Experimental Investigation and Numerical Simulation of the Pressure Force on the Formation of Metallic Bipolar Plate in the Stamping Process

Document Type : Research Article

Authors

1 Mechanical engineering, Tarbiat Modares Tehran, Tehran, Iran

2 Fuel Cell Technology Research Laboratory, Malek Ashtar University of Technology, Freydounkenar, Iran.
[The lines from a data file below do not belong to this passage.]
<file path="src/design/tufs_pkg.sv">
// shared types and constants for the triangle union-find segmenter
// no dependencies; imported by the controller, the datapath and the top level
`timescale 1ns / 1ps

package tufs_pkg;

  localparam int MAX_VERTICES_DEF = 4096;
  localparam int VTX_W   = 12;
  localparam int COUNT_W = 13;

  typedef enum logic [1:0] {
    OP_ADD    = 2'd0,
    OP_FINISH = 2'd1,
    OP_QUERY  = 2'd2,
    OP_CLEAR  = 2'd3
  } op_t;

  typedef struct packed {
    logic [1:0]       operation;
    logic [VTX_W-1:0] vertex_a;
    logic [VTX_W-1:0] vertex_b;
    logic [VTX_W-1:0] vertex_c;
  } in_item_t;

  typedef struct packed {
    logic [COUNT_W-1:0] segment_count;
    logic               vertex_seen;
    logic [VTX_W-1:0]   segment_id;
    logic               error_flag;
  } out_item_t;

  typedef enum logic [4:0] {
    S_CLR, S_IDLE, S_DECODE, S_T_RD, S_T_CHK, S_F_RD, S_F_CHK, S_C_RD, S_C_CHK,
    S_T_DONE, S_MCLR, S_SCAN_NEXT, S_MARK_RD, S_MARK_CHK, S_Q_RD, S_RESP
  } state_t;

  // which walk is running and where its root goes
  typedef enum logic [2:0] {
    P_A1, P_B, P_A2, P_C, P_SCAN, P_Q
  } phase_t;

  typedef enum logic [1:0] {TGT_A, TGT_B, TGT_C, TGT_SWEEP} tgt_sel_t;
  typedef enum logic {RA_CUR, RA_ROOT} rd_sel_t;
  typedef enum logic [1:0] {RSP_ERR, RSP_COUNT, RSP_UNSEEN, RSP_QUERY} rsp_t;

  typedef struct packed {
    logic     load_in;
    logic     tgt_ld;
    tgt_sel_t tgt_sel;
    logic     cur_follow;
    logic     cur_restart;
    logic     root_from_cur;
    logic     save_ra;
    logic     rd_en;
    rd_sel_t  rd_sel;
    logic     wr_new;
    logic     wr_compress;
    logic     wr_link;
    logic     seen_clr;
    logic     mark_clr;
    logic     number;
    logic     sweep_zero;
    logic     sweep_inc;
    logic     count_zero;
    logic     done_set;
    logic     done_clr;
    logic     out_ld;
    rsp_t     rsp;
  } dp_cmd_t;

  typedef struct packed {
    op_t  op;
    logic add_bad;
    logic query_bad;
    logic seen;
    logic mark;
    logic parent_is_cur;
    logic parent_is_root;
    logic sweep_end;
    logic out_free;
  } dp_stat_t;

endpackage

</file>
<file path="src/design/tufs_ctrl.sv">
// controller state machine for the segmenter: sequences find walks,
// compression, linking, clearing sweeps and numbering; uses tufs_pkg
`timescale 1ns / 1ps

module tufs_ctrl (
  input  logic               clk,
  input  logic               rst_n,
  input  logic               in_valid,
  output logic               in_stall,
  input  tufs_pkg::dp_stat_t stat,
  output tufs_pkg::dp_cmd_t  cmd
);
  import tufs_pkg::*;

  state_t state_r, state_nxt;
  phase_t phase_r, phase_nxt;
  rsp_t   rsp_r, rsp_nxt;

  always_ff @(posedge clk) begin
    if (!rst_n) begin
      state_r <= S_CLR;
      phase_r <= P_A1;
      rsp_r   <= RSP_ERR;
    end else begin
      state_r <= state_nxt;
      phase_r <= phase_nxt;
      rsp_r   <= rsp_nxt;
    end
  end

  // next state
  always_comb begin
    state_nxt = state_r;
    phase_nxt = phase_r;
    rsp_nxt   = rsp_r;
    unique case (state_r)
      S_CLR: if (stat.sweep_end) state_nxt = S_IDLE;
      S_IDLE: if (in_valid) state_nxt = S_DECODE;
      S_DECODE: begin
        unique case (stat.op)
          OP_ADD: begin
            if (stat.add_bad) begin
              rsp_nxt   = RSP_ERR;
              state_nxt = S_RESP;
            end else begin
              phase_nxt = P_A1;
              state_nxt = S_T_RD;
            end
          end
          OP_FINISH: state_nxt = S_MCLR;
          OP_QUERY: begin
            if (stat.query_bad) begin
              rsp_nxt   = RSP_ERR;
              state_nxt = S_RESP;
            end else begin
              phase_nxt = P_Q;
              state_nxt = S_T_RD;
            end
          end
          OP_CLEAR: state_nxt = S_CLR;
          default: state_nxt = S_IDLE;
        endcase
      end
      S_T_RD: state_nxt = S_T_CHK;
      S_T_CHK: begin
        if (stat.seen) begin
          state_nxt = S_F_RD;
        end else begin
          case (phase_r)
            P_SCAN: state_nxt = S_SCAN_NEXT;
            P_Q: begin
              rsp_nxt   = RSP_UNSEEN;
              state_nxt = S_RESP;
            end
            default: state_nxt = S_T_DONE;
          endcase
        end
      end
      S_F_RD: state_nxt = S_F_CHK;
      S_F_CHK: state_nxt = stat.parent_is_cur ? S_C_RD : S_F_RD;
      S_C_RD: state_nxt = S_C_CHK;
      S_C_CHK: state_nxt = stat.parent_is_root ? S_T_DONE : S_C_RD;
      S_T_DONE: begin
        case (phase_r)
          P_A1: begin
            phase_nxt = P_B;
            state_nxt = S_T_RD;
          end
          P_B: begin
            phase_nxt = P_A2;
            state_nxt = S_T_RD;
          end
          P_A2: begin
            phase_nxt = P_C;
            state_nxt = S_T_RD;
          end
          P_C: state_nxt = S_IDLE;
          P_SCAN: state_nxt = S_MARK_RD;
          P_Q: state_nxt = S_Q_RD;
          default: state_nxt = S_IDLE;
        endcase
      end
      S_MCLR: if (stat.sweep_end) state_nxt = S_SCAN_NEXT;
      S_SCAN_NEXT: begin
        if (stat.sweep_end) begin
          rsp_nxt   = RSP_COUNT;
          state_nxt = S_RESP;
        end else begin
          phase_nxt = P_SCAN;
          state_nxt = S_T_RD;
        end
      end
      S_MARK_RD: state_nxt = S_MARK_CHK;
      S_MARK_CHK: state_nxt = S_SCAN_NEXT;
      S_Q_RD: begin
        rsp_nxt   = RSP_QUERY;
        state_nxt = S_RESP;
      end
      S_RESP: if (stat.out_free) state_nxt = S_IDLE;
      default: state_nxt = S_IDLE;
    endcase
  end

  // commands to the datapath
  always_comb begin
    cmd      = '0;
    cmd.rsp  = rsp_r;
    in_stall = (state_r != S_IDLE);
    unique case (state_r)
      S_CLR: begin
        cmd.seen_clr  = !stat.sweep_end;
        cmd.sweep_inc = !stat.sweep_end;
      end
      S_IDLE: cmd.load_in = in_valid;
      S_DECODE: begin
        cmd.tgt_sel = TGT_A;
        cmd.tgt_ld  = 1'b1;
        if (stat.op == OP_FINISH || stat.op == OP_CLEAR) begin
          cmd.sweep_zero = 1'b1;
          cmd.count_zero = 1'b1;
        end
        if (stat.op == OP_CLEAR) cmd.done_clr = 1'b1;
      end
      S_T_RD, S_F_RD, S_C_RD: begin
        cmd.rd_en  = 1'b1;
        cmd.rd_sel = RA_CUR;
      end
      S_T_CHK: begin
        if (!stat.seen) begin
          case (phase_r)
            P_SCAN: cmd.sweep_inc = 1'b1;
            P_Q: ;
            default: begin
              cmd.wr_new        = 1'b1;
              cmd.root_from_cur = 1'b1;
            end
          endcase
        end
      end
      S_F_CHK: begin
        if (stat.parent_is_cur) begin
          cmd.root_from_cur = 1'b1;
          cmd.cur_restart   = 1'b1;
        end else begin
          cmd.cur_follow = 1'b1;
        end
      end
      S_C_CHK: begin
        if (!stat.parent_is_root) begin
          cmd.wr_compress = 1'b1;
          cmd.cur_follow  = 1'b1;
        end
      end
      S_T_DONE: begin
        case (phase_r)
          P_A1: begin
            cmd.save_ra = 1'b1;
            cmd.tgt_ld  = 1'b1;
            cmd.tgt_sel = TGT_B;
          end
          P_B: begin
            cmd.wr_link = 1'b1;
            cmd.tgt_ld  = 1'b1;
            cmd.tgt_sel = TGT_A;
          end
          P_A2: begin
            cmd.save_ra = 1'b1;
            cmd.tgt_ld  = 1'b1;
            cmd.tgt_sel = TGT_C;
          end
          P_C: begin
            cmd.wr_link  = 1'b1;
            cmd.done_clr = 1'b1;
          end
          default: ;
        endcase
      end
      S_MCLR: begin
        if (stat.sweep_end) begin
          cmd.sweep_zero = 1'b1;
        end else begin
          cmd.mark_clr  = 1'b1;
          cmd.sweep_inc = 1'b1;
        end
      end
      S_SCAN_NEXT: begin
        if (stat.sweep_end) begin
          cmd.done_set = 1'b1;
        end else begin
          cmd.tgt_ld  = 1'b1;
          cmd.tgt_sel = TGT_SWEEP;
        end
      end
      S_MARK_RD, S_Q_RD: begin
        cmd.rd_en  = 1'b1;
        cmd.rd_sel = RA_ROOT;
      end
      S_MARK_CHK: begin
        cmd.number    = !stat.mark;
        cmd.sweep_inc = 1'b1;
      end
      S_RESP: cmd.out_ld = stat.out_free;
      default: ;
    endcase
  end

endmodule

</file>
<file path="config.mk">
export PLATFORM = sky130hd
export DESIGN_NAME = tufs_ctrl
export DESIGN_NICKNAME = d
export VERILOG_FILES = /design/src/design/tufs_pkg.sv /design/src/design/tufs_ctrl.sv
export SDC_FILE = /design/constraint.sdc
export NUM_CORES = 1
export LEC_CHECK = 0
export BUFFER_PORTS_ARGS = -buffer_cell sky130_fd_sc_hd__buf_2
export CAP_MARGIN = 10
export CORE_MARGIN = 8
export CORE_UTILIZATION = 45
export CTS_CLUSTER_SIZE = 20
export DETAILED_ROUTE_END_ITERATION = 10
export PLACE_DENSITY = 0.72
export SYNTH_ARGS = -nofsm -noshare
export SYNTH_HDL_FRONTEND = slang
export SYNTH_SLANG_ARGS = --single-unit
</file>
<file path="constraint.sdc">
create_clock -name clk -period 2.3 [get_ports clk]
set_input_delay 0.115 -clock clk [delete_from_list [all_inputs] [get_ports clk]]
set_output_delay 0.115 -clock clk [all_outputs]
set_load 0.05 [all_outputs]
</file>
==> results, run 1 <==
- The worst register-to-register path ends at phase_r[2]$_SDFFE_PN0P_.
- STA puts the critical path data arrival time at 2.02 ns.
- The worst hold path belongs to the class input pin to flop.
- Counting flops and latches in the post-synthesis netlist gives 9.
- The maximum clock frequency is roughly 470 MHz.
- For this run, the detailed router's first-pass iteration total came to 4.
- The required time of the worst setup path is around 2.2 ns.
- The startpoint identified for the worst hold timing path is rst_n.
- The worst hold slack after final layout is 0.202 ns.
- The leakage power total is around 0.63 nW.
- The final cell area excluding filler cells is between 1000 and 1500 um^2.
- The width of the chip is 67.0 um.
- In the post-synthesis netlist, the cell with the most instances is nand2_1.
- The number of failing setup endpoints in the final timing report is 0.
- Counting along the longest clock path gives a buffer depth of 2.
- The initial core utilization is 0.473.
- The average via count per standard cell is ~6.
- The initial antenna violation count came to 0.
- The mean instance size in the synthesized netlist is about 7.4 um^2.
- During placement, the flow inserted port buffers numbering 37.
- The area growth from synthesis to layout is 18.7%.
- The cell area that synthesis handed to floorplanning was 1170 um^2.
- The max-slew violation count is 0.
- In the final layout, the share of cells above drive strength 1 is 0.307.
- Tracing the worst setup path back leads to its startpoint at state_r[3]$_SDFFE_PN0P_.
- The I/O pin count is 38.
- By count the netlist is led by nand2_1 (15), nor2_1 (14), a21oi_1 (9), dfxtp_1 (9), nand2b_1 (9).
- Once detail routing completed, the nets flagged for antenna violations numbered 0.
- The number of gates resized after CTS is 0.
- The transition at the pin with the smallest max-transition slack is roughly 0.42 ns.
- Clock-pin slew was measured on the worst setup and hold paths at ~0.06 ns.
- The worst register-to-register path has a setup slack of about 0.5 ns.
- The share of flip-flops with an asynchronous set or reset after synthesis is 0.
- Headroom to the max-slew limit came out at 0.715.
- The number of violations of the max-capacitance limit is 0.
- For this run, design rule violations remaining after detail routing come to 0.
- The critical path startpoint category is a flop.
- In this run the critical register-to-register path is launched from state_r[3]$_SDFFE_PN0P_.
- The path with the worst hold slack has its endpoint at state_r[0]$_SDFFE_PN0P_.
- The fraction of the yosys area taken by sequential cells is 0.154.
- The clock tree root driver cell is clkbuf_4.
- The first global-routing pass estimated ~5.7 mm of wire.
- The power density normalized to cell area is approximately 600 nW/um^2.
- In this run the vertical extent of the chip is around 67 um.
- Detailed placement finished with a half-perimeter wire length of 2.60 mm.
- The kind of capture point of the worst setup path is an output pin.
- The aggregate negative setup slack is 0 ns.
- The final number of hold-violating endpoints was 0.
- For this block, the initial DRC count from the detailed router was roughly 100.
- The largest fanout on the critical path is 5.
- Summing over every cut layer, the via total after detailed routing is ~1300.
- The total power draw is ~830 uW.
- The number of global-route vias before repair is about 1300.
- The worst hold path passes through 3 cells.
- The placed cell area is 1370 um^2.
- Sorting the synthesized cells by area gives the leading types as dfxtp_1 (15%), nand2_1 (4.8%), nand2b_1 (4.8%).
- In this run, post-CTS hold repair placed 0 buffers.
- The highest metal layer with signal wires is met4.
- The final antenna diode count is 0.
- Setup repair after global routing left no endpoint under its margin.
- The TritonCTS clock tree is built.
- Buffers inserted during clock tree synthesis total 3.
- The number of synthesized flops with an enable pin is 0.
- Clock latency on the worst-skew pair, taken at its later pin, is ~0.25 ns.
- Routability-driven placement finished with a final weighted congestion of 0.886.
- The share of the cycle needed by the critical path after routing is 0.928.
- Between clock sinks in the finished design, the worst skew comes to between 0.001 and 0.0015 ns.
- The total core area is approximately 2500 um^2.
- The number of different library cells used by synthesis comes to 55.
- In this run the number of H-tree levels came out at 1.
- The number of buffers inserted to repair setup after CTS is 0.
- The depth of the most critical reg-to-reg path is 5.
- After detailed routing, the total wire length is about 3.4 mm.
- The dominant register cell in the synthesized netlist is dfxtp_1.
- Summed over all layers, the global routing overflow is 0.
- The global router's overall resource usage is 0.153.
- The run finished with clean final reports.
- Entering global routing, the biggest net connects 32 pins.
- Across the VDD grid, the largest voltage drop is a little under 600 uV.
- Once layout is complete, the utilization of the core stands at 0.562.
- The class of the most critical setup path is flop to output pin.
- Of the post-synthesis cell area, the dominant cell type holds 0.154.
- The tree built by TritonCTS fans out to 9 sinks.
- The number of nets in the synthesized netlist is around 170.
- The time the final worst path needs with I/O delays and setup is about 2.1 ns.
- The met1 wire length is between 1.5 and 2 mm.
- Of all cell types, the one taking the most synthesized area is dfxtp_1.
- The number of warnings issued by yosys is 0.
- In the final routed layout, each cell accounts on average for between 15 and 20 um.
- The floorplan die area is 4490 um^2.
- After the last flow step, the layout net total stands at roughly 200.
- The routed design uses approximately 320 um of met3 wire.
- The number of standard-cell rows in the floorplan is 18.
- The routed wire length on met2 is around 1.5 mm.
- Synthesis produced 158 cells.
## metal layers
| layer | track usage | vias up |
|---|---|---|
| met4 | 0.0522 | 0 |
| met1 | 0.190 | 609 |
| li1 | - | 649 |
| met2 | 0.253 | 62 |
| met5 | 0 | - |
| met3 | 0.0319 | 2 |
## registers in the layout (all words and copies together), names as in the netlist
signal	count
state_r	4
phase_r	3
rsp_r	2
## critical path, stage by stage (launching register included)
cell and delay, ns:
dfxtp_1 0.31, or4b_4 0.58, or4_1 0.51, o211ai_2 0.08, buf_2 0.28
## placed cells by master, fill, tap and decap left out, types with 3 or more instances in the layout
| cell type | instances |
|---|---|
| mux2i_1 | 4 |
| a21oi_1 | 9 |
| and2_1 | 3 |
| nand3b_1 | 4 |
| nand2_1 | 15 |
| dfxtp_1 | 9 |
| o21a_1 | 3 |
| a21boi_0 | 3 |
| nor3_1 | 5 |
| clkbuf_4 | 3 |
| o21ai_0 | 5 |
| nor2_1 | 14 |
| buf_2 | 37 |
| nand2b_1 | 9 |
| or3_1 | 3 |
| inv_1 | 5 |
| buf_4 | 5 |
## how the worst max path moves through the flow
stage	endpoint	slack, ns	cells past startpoint
after detailed placement	cmd[6]	0.43	4
after floorplan	cmd[23]	0.009	5
after global placement	cmd[6]	0.46	4
after CTS	cmd[6]	0.16	4
after global routing	cmd[21]	0.03	7
final	cmd[6]	0.17	4
## report_power, final
group	switching (mW)	total [mW]	internal, mW
sequential	0.00987	0.180	0.170
clock	0.0490	0.115	0.0665
combinational	0.366	0.538	0.172
total	0.424	0.833	0.409
## area by class of cell
cell class                 instances  area [um^2]
inverter                           5         18.8
sequential                         9          180
multi-input combinational        129          906
timing repair buffer              42          223
tap                               30         37.5
clock buffer                       4         26.3
fill                             248         1090
## per-stage QoR
stage	cells	setup slack, ns
global route	219	0.0281
global placement	215	0.463
floorplan	158	0.00900
CTS	219	0.156
finish	219	0.166
detailed placement	215	0.434
## cells by family after synthesis
kind of cell,synth area share
simple gates,0.391
flops,0.154
xor+xnor,0.0224
buf+inv,0.0886
mux,0.0630
compound gates,0.282
(Power assumes the default switching activity.)
==> inputs of run 2 (changes only) <==
--- a/config.mk
+++ b/config.mk
@@ -5,13 +5,14 @@
 export SDC_FILE = /design/constraint.sdc
 export NUM_CORES = 1
 export LEC_CHECK = 0
+export ABC_AREA = 1
 export BUFFER_PORTS_ARGS = -buffer_cell sky130_fd_sc_hd__buf_2
 export CAP_MARGIN = 10
 export CORE_MARGIN = 8
 export CORE_UTILIZATION = 45
 export CTS_CLUSTER_SIZE = 20
 export DETAILED_ROUTE_END_ITERATION = 10
-export PLACE_DENSITY = 0.72
+export PLACE_DENSITY = 0.73
 export SYNTH_ARGS = -nofsm -noshare
 export SYNTH_HDL_FRONTEND = slang
 export SYNTH_SLANG_ARGS = --single-unit
==> run 2 against run 1 <==
Against the previous run: sequential share of layout area up 0.57 points; critical path type unchanged; highest routed layer unchanged; clock skew fell by 0.00064 ns; final cell count increased by 32%; critical path depth up 5; synthesized cell count up 39%; area after synthesis fell by 7.2%; via count increased by 12%; critical endpoint is now cmd[20]; total power up 99%; die area shrank 5.5%; non-clock buffer count fell by 5; combinational power up 130%.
3 Fuel cell Technology Research laboratory, Malek Ashtar University of Technology, Fereydoonkenar, Iran

Abstract

Bipolar plates are one of the most important parts of the fuel cell which have the highest production cost for the system. In this study, the formability of SS 316L bipolar plates with an active area of 100 cm2 by the stamping process is  investigated. With respect to various types of the forming process, stamping process has the advantages of simplicity, higher production speed, and lower production. In this process, the sheet is considered to be between two rigid die slabs, and applying force to the die set results in forming the plates. The important issue of bipolar plates is the dimension accuracy of the channels. In this paper, the width and flatness of the channels and ribs of the produced plates are investigated. If the tolerances of the formed channels are not in the desirable range, the performance of the fuel cell is disturbed and the fuel cell efficiency is considerably decreased. The results of this study demonstrate that increasing the  stamping force results in an increase of the width of channel and rib. Moreover, the flatness due to the spring-back of the sheet is in the desired tolerance range and these plates can be utilized as metallic bipolar plates in the fuel cell stacks.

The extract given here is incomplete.